Understanding the physicochemical interactions between endothelial cells and biomaterials is vital for regenerative medicine applications. Particularly, physical interactions between the substratum interface and spontaneously deposited biomacromolecules as well as between the induced biomolecular interface and the cell in terms of surface energetics are important factors to regulate cellular functions. In this study, we examined the physical interactions between endothelial cells and segmental polyurethanes (PUs) using l-tyrosine based PUs to examine the structure-property relations in terms of PU surface energies and endothelial cell organization. Since, contact angle analysis used to probe surface energetics provides incomplete interpretation and understanding of the physical interactions, we sought a combinatorial surface energetics approach utilizing water contact angle, Zisman's critical surface tension (CST), Kaelble's numerical method, and van Oss-Good-Chaudhury theory (vOGCT), and applied to both substrata and serum adsorbed matrix to correlate human umbilical vein endothelial cell (HUVEC) behavior with surface energetics of l-tyrosine based PU surfaces.
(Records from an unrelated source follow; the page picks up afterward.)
[config.mk]
export PLATFORM = sky130hd
export DESIGN_NAME = analog_axis_deadzone_scaler
export DESIGN_NICKNAME = d
export VERILOG_FILES = /design/src/sv/adz_pkg.sv /design/src/sv/analog_axis_deadzone_scaler.sv /design/src/sv/adz_divider.sv
export SDC_FILE = /design/constraint.sdc
export NUM_CORES = 2
export LEC_CHECK = 0
export BUFFER_PORTS_ARGS = -buffer_cell sky130_fd_sc_hd__buf_2
export CAP_MARGIN = 20
export CORE_AREA = 2 2 364 366
export CTS_BUF_LIST = sky130_fd_sc_hd__clkbuf_4
export DETAILED_ROUTE_END_ITERATION = 6
export DIE_AREA = 0 0 366 368
export GPL_ROUTABILITY_DRIVEN = 1
export MAX_ROUTING_LAYER = met4
export SLEW_MARGIN = 20
export SYNTH_ARGS = -nofsm -noshare
export SYNTH_HDL_FRONTEND = slang
export SYNTH_HIERARCHICAL = 1
export SYNTH_SLANG_ARGS = --single-unit
[constraint.sdc]
create_clock -name clk -period 7.4 [get_ports clk]
set_input_delay 1.48 -clock clk [delete_from_list [all_inputs] [get_ports clk]]
set_output_delay 1.48 -clock clk [all_outputs]
set_load 0.005 [all_outputs]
We determined that, while water contact angle of substratum or adsorbed matrix did not correlate well with HUVEC behavior, overall higher polarity according to the numerical method as well as Lewis base character of the substratum explained increased HUVEC interaction and monolayer formation as opposed to organization into networks. Cell interaction was also interpreted in terms of the combined effects of substratum and adsorbed matrix polarity and Lewis acid-base character to determine the effect of PU segments.